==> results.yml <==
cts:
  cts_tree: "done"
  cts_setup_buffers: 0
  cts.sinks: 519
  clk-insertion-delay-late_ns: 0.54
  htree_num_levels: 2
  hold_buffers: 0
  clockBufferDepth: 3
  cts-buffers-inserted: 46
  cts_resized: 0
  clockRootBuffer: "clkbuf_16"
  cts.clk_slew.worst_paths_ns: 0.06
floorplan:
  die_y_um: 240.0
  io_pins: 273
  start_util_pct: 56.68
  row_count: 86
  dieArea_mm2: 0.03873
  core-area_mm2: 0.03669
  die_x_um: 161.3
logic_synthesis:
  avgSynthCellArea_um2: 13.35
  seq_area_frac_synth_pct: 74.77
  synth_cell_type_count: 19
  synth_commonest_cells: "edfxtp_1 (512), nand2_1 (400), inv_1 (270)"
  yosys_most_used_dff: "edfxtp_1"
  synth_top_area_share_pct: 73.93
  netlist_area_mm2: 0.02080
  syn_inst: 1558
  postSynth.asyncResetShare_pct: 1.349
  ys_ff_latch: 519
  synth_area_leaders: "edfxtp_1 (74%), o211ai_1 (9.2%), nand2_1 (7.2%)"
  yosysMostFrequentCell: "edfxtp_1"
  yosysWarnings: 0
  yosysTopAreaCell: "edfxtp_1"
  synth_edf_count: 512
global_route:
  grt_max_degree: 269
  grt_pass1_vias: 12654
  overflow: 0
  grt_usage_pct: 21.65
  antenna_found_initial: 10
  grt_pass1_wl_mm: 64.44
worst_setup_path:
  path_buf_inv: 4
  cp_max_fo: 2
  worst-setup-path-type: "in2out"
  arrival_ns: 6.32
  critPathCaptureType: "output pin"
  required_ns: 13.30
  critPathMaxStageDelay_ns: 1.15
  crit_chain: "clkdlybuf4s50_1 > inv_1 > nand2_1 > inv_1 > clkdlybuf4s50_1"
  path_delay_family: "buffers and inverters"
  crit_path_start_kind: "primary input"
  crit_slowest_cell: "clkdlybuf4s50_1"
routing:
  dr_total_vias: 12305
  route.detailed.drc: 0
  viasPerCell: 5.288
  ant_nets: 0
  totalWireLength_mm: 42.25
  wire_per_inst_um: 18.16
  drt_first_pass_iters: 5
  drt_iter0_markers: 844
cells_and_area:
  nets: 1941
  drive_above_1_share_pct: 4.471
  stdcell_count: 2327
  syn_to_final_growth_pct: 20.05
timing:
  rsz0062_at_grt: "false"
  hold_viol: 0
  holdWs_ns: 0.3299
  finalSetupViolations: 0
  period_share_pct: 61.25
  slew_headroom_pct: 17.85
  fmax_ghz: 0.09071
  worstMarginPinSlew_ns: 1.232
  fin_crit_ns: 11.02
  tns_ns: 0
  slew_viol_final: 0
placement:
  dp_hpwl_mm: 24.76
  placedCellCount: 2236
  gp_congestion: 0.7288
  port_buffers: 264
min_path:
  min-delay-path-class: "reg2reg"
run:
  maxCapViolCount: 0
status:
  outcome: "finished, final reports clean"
$ cat src/rtl/booth_multiplier_pkg.sv
// ---------------------------------------------------------------------------
// booth_multiplier_pkg
//   Shared definitions for the radix-2 Booth multiplier:
//     - state_e     : FSM state encoding (IDLE=0, RUN=1, DONE=2)
//     - DEFAULT_WIDTH : default operand/result width
//     - cnt_width() : width of the iteration counter for a given WIDTH
// ---------------------------------------------------------------------------
package booth_multiplier_pkg;

  localparam int DEFAULT_WIDTH = 32;

  typedef enum logic [1:0] {
    ST_IDLE = 2'd0,
    ST_RUN  = 2'd1,
    ST_DONE = 2'd2
  } state_e;

  // Counter only has to reach WIDTH-1, so clog2(WIDTH) bits suffice.
  function automatic int cnt_width(input int width);
    return (width > 1) ? $clog2(width) : 1;
  endfunction

endpackage
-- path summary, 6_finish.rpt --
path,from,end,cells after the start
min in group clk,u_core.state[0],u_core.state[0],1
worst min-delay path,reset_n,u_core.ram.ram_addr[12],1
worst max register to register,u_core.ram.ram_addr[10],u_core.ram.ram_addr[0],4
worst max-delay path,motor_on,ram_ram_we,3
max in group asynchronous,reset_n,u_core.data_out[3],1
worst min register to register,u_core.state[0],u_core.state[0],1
`config.mk`:
```
export PLATFORM = sky130hd
export DESIGN_NAME = apb_gpio_completer
export DESIGN_NICKNAME = d
export VERILOG_FILES = /design/src/rtl/apb_gpio_completer.sv
export SDC_FILE = /design/constraint.sdc
export NUM_CORES = 1
export LEC_CHECK = 0
export BUFFER_PORTS_ARGS = -buffer_cell sky130_fd_sc_hd__buf_4
export CAP_MARGIN = 40
export CELL_PAD_IN_SITES_DETAIL_PLACEMENT = 0
export CELL_PAD_IN_SITES_GLOBAL_PLACEMENT = 2
export CORE_AREA = 2 2 170 172
export DETAILED_ROUTE_END_ITERATION = 8
export DIE_AREA = 0 0 172 174
export GPL_ROUTABILITY_DRIVEN = 1
export HOLD_SLACK_MARGIN = 0.15
export PLACE_DENSITY_LB_ADDON = 0.12
export SETUP_SLACK_MARGIN = 0.4
export SYNTH_ARGS = -nofsm -noshare
export SYNTH_HDL_FRONTEND = slang
export SYNTH_SLANG_ARGS = --single-unit
```
`constraint.sdc`:
```
create_clock -name clk -period 2.3 [get_ports clk]
set_input_delay 0.23 -clock clk [delete_from_list [all_inputs] [get_ports clk]]
set_output_delay 0.23 -clock clk [all_outputs]
set_load 0.02 [all_outputs]
```
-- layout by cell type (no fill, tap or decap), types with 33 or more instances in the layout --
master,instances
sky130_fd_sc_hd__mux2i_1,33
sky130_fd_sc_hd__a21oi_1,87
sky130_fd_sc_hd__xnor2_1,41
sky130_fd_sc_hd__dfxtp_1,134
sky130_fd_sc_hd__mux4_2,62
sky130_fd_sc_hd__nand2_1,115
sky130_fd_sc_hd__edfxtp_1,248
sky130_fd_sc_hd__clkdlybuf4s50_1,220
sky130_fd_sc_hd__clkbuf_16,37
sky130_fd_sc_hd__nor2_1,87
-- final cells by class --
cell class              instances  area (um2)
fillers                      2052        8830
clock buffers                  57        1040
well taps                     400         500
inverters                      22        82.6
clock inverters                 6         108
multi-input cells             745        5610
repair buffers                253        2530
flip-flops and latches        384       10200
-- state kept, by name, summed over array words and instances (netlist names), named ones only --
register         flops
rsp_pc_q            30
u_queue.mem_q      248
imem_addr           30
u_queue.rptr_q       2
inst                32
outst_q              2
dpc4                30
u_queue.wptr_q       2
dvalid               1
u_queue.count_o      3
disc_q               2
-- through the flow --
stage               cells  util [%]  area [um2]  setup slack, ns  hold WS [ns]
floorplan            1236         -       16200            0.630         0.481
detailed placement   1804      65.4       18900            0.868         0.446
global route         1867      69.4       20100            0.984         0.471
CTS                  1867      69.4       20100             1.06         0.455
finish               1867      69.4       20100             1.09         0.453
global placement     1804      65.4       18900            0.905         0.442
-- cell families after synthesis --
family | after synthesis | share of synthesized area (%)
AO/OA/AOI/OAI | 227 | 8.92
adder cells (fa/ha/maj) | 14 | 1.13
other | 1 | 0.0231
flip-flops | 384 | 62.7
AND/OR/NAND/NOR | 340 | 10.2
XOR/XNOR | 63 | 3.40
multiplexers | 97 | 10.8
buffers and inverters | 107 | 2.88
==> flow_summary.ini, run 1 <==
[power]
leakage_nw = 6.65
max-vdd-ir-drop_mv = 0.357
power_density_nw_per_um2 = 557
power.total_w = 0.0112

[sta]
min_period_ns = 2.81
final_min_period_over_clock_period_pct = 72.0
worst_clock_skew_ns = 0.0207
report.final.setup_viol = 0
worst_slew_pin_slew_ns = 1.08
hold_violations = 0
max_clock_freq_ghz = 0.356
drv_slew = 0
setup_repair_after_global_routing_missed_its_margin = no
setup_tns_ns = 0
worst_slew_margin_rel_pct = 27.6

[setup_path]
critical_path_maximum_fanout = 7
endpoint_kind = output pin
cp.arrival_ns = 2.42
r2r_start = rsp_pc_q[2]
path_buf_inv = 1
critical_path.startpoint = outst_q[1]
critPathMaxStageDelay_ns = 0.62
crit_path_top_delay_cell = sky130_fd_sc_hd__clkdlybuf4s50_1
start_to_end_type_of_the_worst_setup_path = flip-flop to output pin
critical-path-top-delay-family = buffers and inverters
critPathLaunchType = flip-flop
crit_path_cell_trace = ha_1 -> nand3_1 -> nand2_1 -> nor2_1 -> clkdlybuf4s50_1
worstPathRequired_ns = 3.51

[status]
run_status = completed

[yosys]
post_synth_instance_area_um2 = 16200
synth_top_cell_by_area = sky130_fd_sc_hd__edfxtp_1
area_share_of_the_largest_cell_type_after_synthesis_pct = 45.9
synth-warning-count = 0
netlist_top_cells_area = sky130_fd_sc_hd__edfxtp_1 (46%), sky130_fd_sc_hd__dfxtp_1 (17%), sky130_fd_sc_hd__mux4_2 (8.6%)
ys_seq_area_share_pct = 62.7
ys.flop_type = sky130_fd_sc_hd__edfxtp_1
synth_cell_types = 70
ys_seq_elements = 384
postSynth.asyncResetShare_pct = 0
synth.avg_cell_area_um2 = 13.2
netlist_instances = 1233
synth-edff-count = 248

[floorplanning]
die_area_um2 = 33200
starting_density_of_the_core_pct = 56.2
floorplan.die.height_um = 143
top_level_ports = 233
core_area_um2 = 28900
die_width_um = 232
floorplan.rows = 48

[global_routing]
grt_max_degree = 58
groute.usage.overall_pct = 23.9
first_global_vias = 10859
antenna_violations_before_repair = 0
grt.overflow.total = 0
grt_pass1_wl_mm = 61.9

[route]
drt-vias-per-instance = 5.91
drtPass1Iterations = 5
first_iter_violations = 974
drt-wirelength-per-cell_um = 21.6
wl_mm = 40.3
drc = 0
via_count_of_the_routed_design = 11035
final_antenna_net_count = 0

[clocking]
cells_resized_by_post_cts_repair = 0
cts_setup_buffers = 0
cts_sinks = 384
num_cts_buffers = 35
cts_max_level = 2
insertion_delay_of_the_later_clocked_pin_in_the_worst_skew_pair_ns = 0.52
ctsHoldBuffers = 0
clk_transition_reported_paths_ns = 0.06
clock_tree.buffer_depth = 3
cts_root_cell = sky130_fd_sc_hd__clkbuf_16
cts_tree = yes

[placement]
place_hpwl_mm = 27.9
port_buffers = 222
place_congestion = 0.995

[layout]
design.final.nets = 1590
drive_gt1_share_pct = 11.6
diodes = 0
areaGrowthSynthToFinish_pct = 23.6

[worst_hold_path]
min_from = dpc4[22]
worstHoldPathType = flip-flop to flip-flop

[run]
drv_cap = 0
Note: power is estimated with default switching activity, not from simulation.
<file path="config.mk">
export PLATFORM = sky130hd
export DESIGN_NAME = vga_sync_gen_flat
export DESIGN_NICKNAME = d
export VERILOG_FILES = /design/src/rtl/vga_sync_gen_if.sv /design/src/rtl/vga_sync_gen.sv /design/src/flat_wrapper.sv
export SDC_FILE = /design/constraint.sdc
export NUM_CORES = 1
export LEC_CHECK = 0
export ABC_AREA = 1
export CAP_MARGIN = 25
export CORE_ASPECT_RATIO = 0.8
export CORE_UTILIZATION = 48
export CTS_CLUSTER_SIZE = 16
export DETAILED_ROUTE_END_ITERATION = 8
export PLACE_DENSITY = 0.77
export SYNTH_ARGS = -nofsm -noshare
export SYNTH_HDL_FRONTEND = slang
export SYNTH_SLANG_ARGS = --single-unit
</file>
<file path="constraint.sdc">
create_clock -name clock -period 1.7 [get_ports clock]
set_input_delay 0.34 -clock clock [delete_from_list [all_inputs] [get_ports clock]]
set_output_delay 0.34 -clock clock [all_outputs]
set_load 0.01 [all_outputs]
</file>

════════

The lines above that hold the string "class" are to be located and copied.

  min-delay-path-class: "reg2reg"
-- final cells by class --
cell class              instances  area (um2)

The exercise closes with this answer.